My Logging Practices
My Logging practices
Any one who ever worked on a legacy system (you know, that code you ‘just’ wrote, 3 months ago) knows the importance of good logs.
Seeing the right log message when looking for a bug could save you hours of debugging time. Distracting log messages cluttering the log could achieve the opposite effect.
Let’s start with some common pitfalls to see what could go wrong:
Types of log files
The ‘void’
At the extreme, a ‘void’ log file might look something like this:
2017-08-25-19:13:44 Info Process started successfully!
That’s it. That was the entire log file.
I’m pretty sure no one ever said “Oh boy, I wish my log would look like that one!”. If you hear anyone saying that, you are looking at a sadistic maniac and you should back away slowly…
The void might take other forms, like writing the same obsolete log message, that may have been relevant years ago, but right now it’s just noise.
The Astronaut - ‘Houston we have a problem’
2017-08-25-19:13:44 Error Process starting
2017-08-25-19:13:44 Error Initializing map of value
2017-08-25-19:13:44 Error Values initialized
2017-08-25-19:13:44 Error Usimg values for random calculation: 438, 276, 95, 8731…
…
2017-08-25-19:13:44 Process started successfully!
At the complete opposite of the void, there is the Astronaut which insist on reporting everything to the log (most of the time reported as errors).
An experienced developer might value from them, as she is looking at the relevant code. But what about a junior developer? A developer from another team? Ops guy? A manager? The log will not make sense for them.
The Astronaut sometimes manifests itself after a manager decided that “we need to log EVERYTHING”. Developers thereby do as they are told and log what they consider everything.
Another great benefit of the astronaut is the angry phone calls in the middle of the night, as the program puts a high contention on the IO and takes much more storage then needed. The ops team LOVES that!
The philosopher
Our last category of logs are the philosophers. Everything that gets written is either so abstract or generic that it could fit to pretty much any context.

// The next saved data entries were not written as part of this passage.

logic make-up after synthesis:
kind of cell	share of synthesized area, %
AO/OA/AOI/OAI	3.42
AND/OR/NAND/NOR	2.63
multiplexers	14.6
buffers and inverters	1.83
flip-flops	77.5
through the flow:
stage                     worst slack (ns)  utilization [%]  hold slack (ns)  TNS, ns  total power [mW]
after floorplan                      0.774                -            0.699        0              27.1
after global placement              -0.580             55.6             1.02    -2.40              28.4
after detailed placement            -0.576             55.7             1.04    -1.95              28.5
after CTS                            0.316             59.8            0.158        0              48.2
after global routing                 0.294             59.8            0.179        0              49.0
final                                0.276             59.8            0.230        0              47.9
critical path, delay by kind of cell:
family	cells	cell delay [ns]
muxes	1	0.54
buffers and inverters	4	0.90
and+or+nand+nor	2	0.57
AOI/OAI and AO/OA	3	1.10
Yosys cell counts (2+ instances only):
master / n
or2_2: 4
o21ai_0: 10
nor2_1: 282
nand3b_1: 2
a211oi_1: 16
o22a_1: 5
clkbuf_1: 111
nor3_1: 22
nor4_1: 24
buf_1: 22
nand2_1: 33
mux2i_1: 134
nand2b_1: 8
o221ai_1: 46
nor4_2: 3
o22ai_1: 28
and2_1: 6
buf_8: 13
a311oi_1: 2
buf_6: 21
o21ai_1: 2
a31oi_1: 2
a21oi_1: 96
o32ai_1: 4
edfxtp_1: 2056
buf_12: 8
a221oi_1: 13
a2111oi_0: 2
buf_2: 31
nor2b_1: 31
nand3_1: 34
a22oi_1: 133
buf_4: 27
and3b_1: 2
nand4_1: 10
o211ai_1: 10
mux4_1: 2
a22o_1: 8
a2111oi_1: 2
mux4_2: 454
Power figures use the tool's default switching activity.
## src/ppe_pkg.sv

```systemverilog
// Shared types, constants and register codes of the palette expander.
package ppe_pkg;

   // Default sizes of the palette store and of one row
   localparam int PPE_PALETTE_ENTRIES = 256;
   localparam int PPE_MAX_ROW_PIXELS  = 16384;

   // Widths of the register fields and the payload
   localparam int PPE_DEPTH_W = 4;
   localparam int PPE_COUNT_W = 9;
   localparam int PPE_ROW_W   = 15;
   localparam int PPE_CSR_W   = 15;
   localparam int PPE_CSR_A_W = 2;
   localparam int PPE_BYTE_W  = 8;
   localparam int PPE_RGB_W   = 24;

   // Register indexes
   localparam logic [PPE_CSR_A_W-1:0] CSR_SAMPLE_DEPTH  = 2'd0;
   localparam logic [PPE_CSR_A_W-1:0] CSR_PALETTE_COUNT = 2'd1;
   localparam logic [PPE_CSR_A_W-1:0] CSR_ALPHA_COUNT   = 2'd2;
   localparam logic [PPE_CSR_A_W-1:0] CSR_ROW_WIDTH     = 2'd3;

   // Register reset values
   localparam logic [PPE_DEPTH_W-1:0] RST_SAMPLE_DEPTH  = 4'd8;
   localparam logic [PPE_COUNT_W-1:0] RST_PALETTE_COUNT = 9'd0;
   localparam logic [PPE_COUNT_W-1:0] RST_ALPHA_COUNT   = 9'd0;
   localparam logic [PPE_ROW_W-1:0]   RST_ROW_WIDTH     = 15'd1;

   // Sample depth codes; any other code acts as eight bits
   localparam logic [PPE_DEPTH_W-1:0] DEPTH_1 = 4'd1;
   localparam logic [PPE_DEPTH_W-1:0] DEPTH_2 = 4'd2;
   localparam logic [PPE_DEPTH_W-1:0] DEPTH_4 = 4'd4;

   // Request operations
   localparam logic OP_WRITE_ENTRY = 1'b0;
   localparam logic OP_DATA_BYTE   = 1'b1;

   localparam logic [PPE_BYTE_W-1:0] ALPHA_OPAQUE = 8'hFF;

   // Configuration seen by the unpacker
   typedef struct packed {
      logic [PPE_DEPTH_W-1:0] depth;
      logic [PPE_ROW_W-1:0]   row_width;
   } ppe_unpack_cfg_type;

   // One sample leaving the unpacker
   typedef struct packed {
      logic [PPE_BYTE_W-1:0] index;
      logic [PPE_BYTE_W-1:0] gray;
      logic                  row_end;
      logic                  last;
   } ppe_sample_type;

endpackage

```

## src/ppe_unpack.sv

```systemverilog
// Byte unpacker: splits a row byte into samples and tracks the row column.
module ppe_unpack
   import ppe_pkg::*;
#(
   parameter int MAX_ROW_PIXELS = PPE_MAX_ROW_PIXELS
) (
   input  logic                  clock,
   input  logic                  reset,
   input  ppe_unpack_cfg_type    cfg,
   input  logic                  load,
   input  logic [PPE_BYTE_W-1:0] load_byte,
   output logic                  free,
   output logic                  smp_valid,
   input  logic                  smp_ready,
   output ppe_sample_type        smp
);

   localparam int ColW = $clog2(MAX_ROW_PIXELS + 1);
   localparam int CmpW = ((ColW > PPE_ROW_W) ? ColW : PPE_ROW_W) + 1;

   logic                  busy_ff, busy_in;
   logic [PPE_BYTE_W-1:0] byte_ff, byte_in;
   logic [2:0]            cnt_ff, cnt_in;
   logic [ColW-1:0]       column_ff, column_in;

   logic [PPE_BYTE_W-1:0] shifted;
   logic [2:0]            cnt_init;
   logic [CmpW-1:0]       width_raw, width_max, width_eff, col_next;
   logic                  end_row, last_smp, advance;

   // Pick the top sample and its gray scaling by depth
   always_comb begin
      smp.row_end = end_row;
      smp.last    = last_smp;
      smp.index   = byte_ff;
      smp.gray    = byte_ff;
      shifted     = '0;
      cnt_init    = 3'd0;
      unique case (cfg.depth)
         DEPTH_1: begin
            smp.index = {7'd0, byte_ff[7]};
            smp.gray  = {8{byte_ff[7]}};
            shifted   = {byte_ff[6:0], 1'b0};
            cnt_init  = 3'd7;
         end
         DEPTH_2: begin
            smp.index = {6'd0, byte_ff[7:6]};
            smp.gray  = {4{byte_ff[7:6]}};
            shifted   = {byte_ff[5:0], 2'd0};
            cnt_init  = 3'd3;
         end
         DEPTH_4: begin
            smp.index = {4'd0, byte_ff[7:4]};
            smp.gray  = {2{byte_ff[7:4]}};
            shifted   = {byte_ff[3:0], 4'd0};
            cnt_init  = 3'd1;
         end
         default: begin
            smp.index = byte_ff;
            smp.gray  = byte_ff;
            shifted   = '0;
            cnt_init  = 3'd0;
         end
      endcase
   end

   // Clamp the row width and test for the row end
   always_comb begin
      width_raw = CmpW'(cfg.row_width);
      width_max = CmpW'(MAX_ROW_PIXELS);
      priority if (width_raw == '0) begin
         width_eff = CmpW'(1);
      end else if (width_raw > width_max) begin
         width_eff = width_max;
      end else begin
         width_eff = width_raw;
      end
      col_next = CmpW'(column_ff) + CmpW'(1);
      end_row  = (col_next >= width_eff);
   end

   assign last_smp    = end_row || (cnt_ff == 3'd0);
   assign smp_valid   = busy_ff;
   assign advance     = busy_ff && smp_ready;
   assign free        = !busy_ff || (smp_ready && last_smp);

   // Load a new byte, or shift out one sample per advance
   always_comb begin
      busy_in   = busy_ff;
      byte_in   = byte_ff;
      cnt_in    = cnt_ff;
      column_in = column_ff;
      if (advance) begin
         column_in = end_row ? '0 : ColW'(col_next);
         byte_in   = shifted;
         cnt_in    = cnt_ff - 3'd1;
         if (last_smp) begin
            busy_in = 1'b0;
         end
      end
      if (load) begin
         busy_in = 1'b1;
         byte_in = load_byte;
         cnt_in  = cnt_init;
      end
   end

   always_ff @(posedge clock) begin
      if (reset) begin
         busy_ff   <= 1'b0;
         column_ff <= '0;
      end else begin
         busy_ff   <= busy_in;
         column_ff <= column_in;
      end
      byte_ff <= byte_in;
      cnt_ff  <= cnt_in;
   end

endmodule

```
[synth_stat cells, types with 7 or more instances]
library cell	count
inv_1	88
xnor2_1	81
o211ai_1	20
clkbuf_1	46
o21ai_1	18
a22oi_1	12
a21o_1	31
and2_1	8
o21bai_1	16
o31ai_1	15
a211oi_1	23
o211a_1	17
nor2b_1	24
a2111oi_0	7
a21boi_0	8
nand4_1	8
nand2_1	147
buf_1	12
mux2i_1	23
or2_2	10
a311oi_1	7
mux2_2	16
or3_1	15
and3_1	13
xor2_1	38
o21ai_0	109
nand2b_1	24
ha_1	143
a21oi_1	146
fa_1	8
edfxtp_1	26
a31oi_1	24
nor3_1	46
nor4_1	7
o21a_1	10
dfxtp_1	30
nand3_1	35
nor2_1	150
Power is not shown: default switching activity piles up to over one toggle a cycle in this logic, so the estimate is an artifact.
`src/rtl/core/ucsr_pkg.sv`:
```
// Shared types and constants for the UDP clone-steer header rewriter.
`timescale 1ns / 1ps
package ucsr_pkg;

  localparam int HEADER_BEATS = 11;
  localparam int IDX_W        = $clog2(HEADER_BEATS);
  localparam int AVAIL_W      = $clog2(HEADER_BEATS * 8 + 1);

  localparam logic [15:0] STEER_PORT = 16'd8901;
  localparam logic [15:0] ETYPE_IPV4 = 16'h0800;
  localparam logic [7:0]  PROTO_UDP  = 8'd17;

  localparam logic [1:0] VERDICT_PASS     = 2'd0;
  localparam logic [1:0] VERDICT_CLONE    = 2'd1;
  localparam logic [1:0] VERDICT_TX       = 2'd2;
  localparam logic [1:0] VERDICT_REDIRECT = 2'd3;

  localparam logic [1:0] CFG_CLONE_COUNT     = 2'd0;
  localparam logic [1:0] CFG_REDIRECT_QUEUE  = 2'd1;
  localparam logic [1:0] CFG_REDIRECT_ENABLE = 2'd2;

  typedef struct packed {
    logic [63:0]        beat_data;
    logic [3:0]         beat_bytes;
    logic               beat_last;
    logic signed [31:0] copy_number;
    logic               meta_present;
  } in_beat_t;

  typedef struct packed {
    logic [63:0] out_data;
    logic [3:0]  out_bytes;
    logic        out_last;
    logic [1:0]  verdict;
    logic [26:0] verdict_count;
    logic [5:0]  verdict_queue;
  } out_beat_t;

  // Header fields gathered while the beats stream in.
  typedef struct packed {
    logic [95:0] mac;
    logic [15:0] etype;
    logic [3:0]  ihl;
    logic [7:0]  proto;
    logic [15:0] dport;
    logic [31:0] dst;
    logic [23:0] csum_acc;
  } hdr_fields_t;

endpackage

```
`src/rtl/core/ucsr_hdr_parse.sv`:
```
// Header field capture and running IPv4 checksum over buffered beats.
`timescale 1ns / 1ps
module ucsr_hdr_parse (
  input  logic                      clk,
  input  logic                      beat_we,
  input  logic [ucsr_pkg::IDX_W-1:0] beat_idx,
  input  logic [63:0]               beat_data,
  output ucsr_pkg::hdr_fields_t     fields
);
  import ucsr_pkg::*;

  hdr_fields_t fields_r, fields_nxt;
  logic [3:0]  ihl_eff;
  logic [23:0] term_sum;
  logic [6:0]  ihl_end;
  logic [6:0]  dport_beat;
  logic [5:0]  dport_lane;

  always_comb begin
    logic [6:0]  off;
    logic [15:0] word;
    ihl_eff  = (beat_idx == IDX_W'(1)) ? beat_data[51:48] : fields_r.ihl;
    ihl_end  = 7'd14 + {1'b0, ihl_eff, 2'b00};
    term_sum = 24'd0;
    for (int j = 0; j < 4; j++) begin
      off  = {beat_idx[3:0], 3'b000} + 7'(2 * j);
      word = {beat_data[16*j +: 8], beat_data[16*j+8 +: 8]};
      if (off >= 7'd14 && off < ihl_end && off != 7'd24 && off != 7'd30 &&
          off != 7'd32) begin
        term_sum = term_sum + {8'd0, word};
      end
    end
  end

  assign dport_beat = 7'd2 + {4'd0, fields_r.ihl[3:1]};
  assign dport_lane = fields_r.ihl[0] ? 6'd32 : 6'd0;

  always_comb begin
    fields_nxt = fields_r;
    fields_nxt.csum_acc = ((beat_idx == '0) ? 24'd0 : fields_r.csum_acc) + term_sum;
    case (beat_idx)
      IDX_W'(0): fields_nxt.mac[63:0] = beat_data;
      IDX_W'(1): begin
        fields_nxt.mac[95:64] = beat_data[31:0];
        fields_nxt.etype      = {beat_data[39:32], beat_data[47:40]};
        fields_nxt.ihl        = beat_data[51:48];
      end
      IDX_W'(2): fields_nxt.proto = beat_data[63:56];
      IDX_W'(3): fields_nxt.dst[31:16] = {beat_data[55:48], beat_data[63:56]};
      IDX_W'(4): fields_nxt.dst[15:0]  = {beat_data[7:0], beat_data[15:8]};
      default: ;
    endcase
    if (beat_idx >= IDX_W'(2) && {3'd0, beat_idx} == dport_beat) begin
      fields_nxt.dport = {beat_data[dport_lane +: 8], beat_data[dport_lane + 6'd8 +: 8]};
    end
  end

  always_ff @(posedge clk) begin
    if (beat_we) begin
      fields_r <= fields_nxt;
    end
  end

  assign fields = fields_r;

endmodule

```
`src/rtl/core/udp_packet_clone_steer_rewriter.sv`:
```
// Top level of the IPv4/UDP clone-steer header rewriter.
`timescale 1ns / 1ps
// Packets arrive as 64-bit beats (byte 0 in bits 7:0). Header beats are
// written into an 11-entry header memory while the parser captures fields
// and accumulates the IPv4 header checksum; each buffered beat goes through
// an accept state, then a decide state. Once the verdict is known the
// buffered beats are read back from the memory and sent, each with a read
// state and then an output state, with MAC swap, destination increment, new
// IPv4 checksum and a zeroed UDP checksum patched in on steered copies. A
// steered copy also passes a checksum fold state; the destination add happens
// at the decision. Later beats of the packet transfer straight through the
// output register at one per cycle while the output is not stalled.
// Every beat of a packet carries the same verdict, count and queue, fixed at
// the decision; registers are sampled there.
module udp_packet_clone_steer_rewriter (
  input  logic                clk,
  input  logic                rst_n,
  input  logic                in_valid,
  output logic                in_stall,
  input  ucsr_pkg::in_beat_t  in_data,
  output logic                out_valid,
  input  logic                out_stall,
  output ucsr_pkg::out_beat_t out_data,
  input  logic                cfg_valid,
  output logic                cfg_ready,
  input  logic [1:0]          cfg_index,
  input  logic [26:0]         cfg_wdata
);
  import ucsr_pkg::*;

  typedef enum logic [2:0] {
    S_BUF, S_DECIDE, S_CSUM, S_DRD, S_DOUT, S_FWD
  } state_t;

  state_t state_r;

  // configuration
  logic [26:0] clone_count_r;
  logic [5:0]  redirect_queue_r;
  logic        redirect_enable_r;

  // header memory: data and byte count per beat
  logic [67:0] hdr_mem [HEADER_BEATS];
  logic [67:0] rd_q;

  logic [IDX_W-1:0]   beat_idx_r, drain_idx_r;
  logic [AVAIL_W-1:0] avail_r;
  logic               ended_r, last_r;
  logic [31:0]        copy_r;
  logic               meta_r;
  logic [1:0]         verdict_r;
  logic [26:0]        count_r;
  logic [5:0]         queue_r;
  logic               rewrite_r;
  logic [31:0]        new_dst_r;
  logic [15:0]        csum_r;

  out_beat_t   out_r;
  logic        out_valid_r;

  logic        in_acc, out_free, buf_we, out_load;
  logic [3:0]  bytes_sat;
  hdr_fields_t fields;

  assign cfg_ready = 1'b1;
  assign out_free  = !out_valid_r || !out_stall;
  assign in_stall  = !((state_r == S_BUF) || (state_r == S_FWD && out_free));
  assign in_acc    = in_valid && !in_stall;
  assign buf_we    = in_acc && state_r == S_BUF;
  assign out_load  = (state_r == S_DOUT && out_free) || (state_r == S_FWD && in_acc);
  assign bytes_sat = (in_data.beat_bytes > 4'd8) ? 4'd8 : in_data.beat_bytes;
  assign out_valid = out_valid_r;
  assign out_data  = out_r;

  ucsr_hdr_parse u_parse (
    .clk       (clk),
    .beat_we   (buf_we),
    .beat_idx  (beat_idx_r),
    .beat_data (in_data.beat_data),
    .fields    (fields)
  );

  always_ff @(posedge clk) begin
    if (buf_we) begin
      hdr_mem[beat_idx_r] <= {bytes_sat, in_data.beat_data};
    end
    rd_q <= hdr_mem[drain_idx_r];
  end

  // Decision from the fields gathered so far; more_needed holds for another beat.
  logic [1:0] dec_verdict;
  logic       more_needed;
  logic [6:0] udp_end;

  assign udp_end = 7'd22 + {1'b0, fields.ihl, 2'b00};

  always_comb begin
    more_needed = 1'b0;
    dec_verdict = VERDICT_PASS;
    if (7'(avail_r) < 7'd14) begin
      more_needed = !ended_r;
    end else if (fields.etype != ETYPE_IPV4) begin
      dec_verdict = VERDICT_PASS;
    end else if (7'(avail_r) < 7'd34) begin
      more_needed = !ended_r;
    end else if (fields.proto != PROTO_UDP || fields.ihl < 4'd5) begin
      dec_verdict = VERDICT_PASS;
    end else if (7'(avail_r) < udp_end) begin
      more_needed = !ended_r;
    end else if (fields.dport != STEER_PORT || !meta_r) begin
      dec_verdict = VERDICT_PASS;
    end else if (copy_r == 32'd0) begin
      dec_verdict = VERDICT_CLONE;
    end else if (copy_r[31]) begin
      dec_verdict = VERDICT_PASS;
    end else if (redirect_enable_r && !copy_r[0]) begin
      dec_verdict = VERDICT_REDIRECT;
    end else begin
      dec_verdict = VERDICT_TX;
    end
  end

  // Checksum fold over accumulated words plus the new destination address.
  logic [23:0] sum0;
  logic [16:0] fold1;
  logic [16:0] fold2;

  assign sum0  = fields.csum_acc + {8'd0, new_dst_r[31:16]} + {8'd0, new_dst_r[15:0]};
  assign fold1 = {1'b0, sum0[15:0]} + {9'd0, sum0[23:16]};
  assign fold2 = {1'b0, fold1[15:0]} + {16'd0, fold1[16]};

  // Patch one drained beat.
  logic [63:0] patched;
  logic [6:0]  udp_ck;
  logic [5:0]  udp_lane;

  assign udp_ck   = 7'd20 + {1'b0, fields.ihl, 2'b00};
  assign udp_lane = udp_ck[2] ? 6'd32 : 6'd0;

  always_comb begin
    patched = rd_q[63:0];
    if (rewrite_r) begin
      case (drain_idx_r)
        IDX_W'(0): patched = {fields.mac[15:0], fields.mac[95:48]};
        IDX_W'(1): patched[31:0] = fields.mac[47:16];
        IDX_W'(3): begin
          patched[7:0]   = csum_r[15:8];
          patched[15:8]  = csum_r[7:0];
          patched[55:48] = new_dst_r[31:24];
          patched[63:56] = new_dst_r[23:16];
        end
        IDX_W'(4): begin
          patched[7:0]  = new_dst_r[15:8];
          patched[15:8] = new_dst_r[7:0];
        end
        default: ;
      endcase
      if ({3'd0, drain_idx_r} == {3'd0, udp_ck[6:3]}) begin
        patched[udp_lane +: 16] = 16'd0;
      end
    end
  end

  always_ff @(posedge clk) begin
    if (!rst_n) begin
      state_r           <= S_BUF;
      clone_count_r     <= '0;
      redirect_queue_r  <= '0;
      redirect_enable_r <= 1'b0;
      beat_idx_r        <= '0;
      drain_idx_r       <= '0;
      out_valid_r       <= 1'b0;
      copy_r            <= '0;
      meta_r            <= 1'b0;
      verdict_r         <= VERDICT_PASS;
      count_r           <= '0;
      queue_r           <= '0;
      rewrite_r         <= 1'b0;
    end else begin
      if (cfg_valid && cfg_ready) begin
        case (cfg_index)
          CFG_CLONE_COUNT:     clone_count_r     <= cfg_wdata;
          CFG_REDIRECT_QUEUE:  redirect_queue_r  <= cfg_wdata[5:0];
          CFG_REDIRECT_ENABLE: redirect_enable_r <= cfg_wdata[0];
          default: ;
        endcase
      end

      // hold the output until taken; a new load refills it
      out_valid_r <= out_load || (out_valid_r && out_stall);

      case (state_r)
        S_BUF: begin
          if (in_acc) begin
            if (beat_idx_r == '0) begin
              copy_r  <= in_data.copy_number;
              meta_r  <= in_data.meta_present;
              avail_r <= AVAIL_W'(bytes_sat);
            end else begin
              avail_r <= avail_r + AVAIL_W'(bytes_sat);
            end
            ended_r <= in_data.beat_last || bytes_sat < 4'd8 ||
                       beat_idx_r == IDX_W'(HEADER_BEATS - 1);
            last_r  <= in_data.beat_last;
            state_r <= S_DECIDE;
          end
        end
        S_DECIDE: begin
          if (more_needed) begin
            beat_idx_r <= beat_idx_r + 1'b1;
            state_r    <= S_BUF;
          end else begin
            verdict_r   <= dec_verdict;
            count_r     <= (dec_verdict == VERDICT_CLONE) ? clone_count_r : '0;
            queue_r     <= (dec_verdict == VERDICT_REDIRECT) ? redirect_queue_r : '0;
            rewrite_r   <= dec_verdict == VERDICT_TX || dec_verdict == VERDICT_REDIRECT;
            new_dst_r   <= fields.dst + copy_r;
            drain_idx_r <= '0;
            state_r     <= (dec_verdict == VERDICT_TX || dec_verdict == VERDICT_REDIRECT)
                           ? S_CSUM : S_DRD;
          end
        end
        S_CSUM: begin
          csum_r  <= ~fold2[15:0];
          state_r <= S_DRD;
        end
        S_DRD: begin
          state_r <= S_DOUT;
        end
        S_DOUT: begin
          if (out_free) begin
            out_r.out_data      <= patched;
            out_r.out_bytes     <= rd_q[67:64];
            out_r.out_last      <= last_r && drain_idx_r == beat_idx_r;
            out_r.verdict       <= verdict_r;
            out_r.verdict_count <= count_r;
            out_r.verdict_queue <= queue_r;
            if (drain_idx_r == beat_idx_r) begin
              beat_idx_r  <= '0;
              drain_idx_r <= '0;
              state_r     <= last_r ? S_BUF : S_FWD;
            end else begin
              drain_idx_r <= drain_idx_r + 1'b1;
              state_r     <= S_DRD;
            end
          end
        end
        S_FWD: begin
          if (in_acc) begin
            out_r.out_data      <= in_data.beat_data;
            out_r.out_bytes     <= bytes_sat;
            out_r.out_last      <= in_data.beat_last;
            out_r.verdict       <= verdict_r;
            out_r.verdict_count <= count_r;
            out_r.verdict_queue <= queue_r;
            if (in_data.beat_last) begin
              state_r <= S_BUF;
            end
          end
        end
        default: state_r <= S_BUF;
      endcase
    end
  end

endmodule
```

The philosopher has an interesting source. Generic messages such as :
2017-08-25-19:13:44 Info File saved successfully
2017-08-25-19:13:44 Info Timer activated
2017-08-25-19:13:44 Error - received invalid request
2017-08-25-19:13:44 Error - NullPointerException
These are actually low level details!
- I don’t care that the file was written successfully, I care that the backup processes ended and where the backup is saved. That is the business logic I’m after, the file is just the low level mechanism.
- Normally I would not care only that a request was invalid, but also the request details are important and why was it not valid.
- etc
That isn’t to say NullPointerException isn’t helpful in a log, but I would much rather see the business logic that failed. Just google NullPointerException + popular framework and you will find many places that it had helped people, but normally it had a stack trace attached and more data for the reader to work with.
Things to remember
Talking about the bad is relatively easy, let’s talk about the good. I have a few guidelines that helped me, but they are not complete. There is much more to the subject which I intend to write about in future posts.
Just don’t take any of these guidelines as rock solid rules.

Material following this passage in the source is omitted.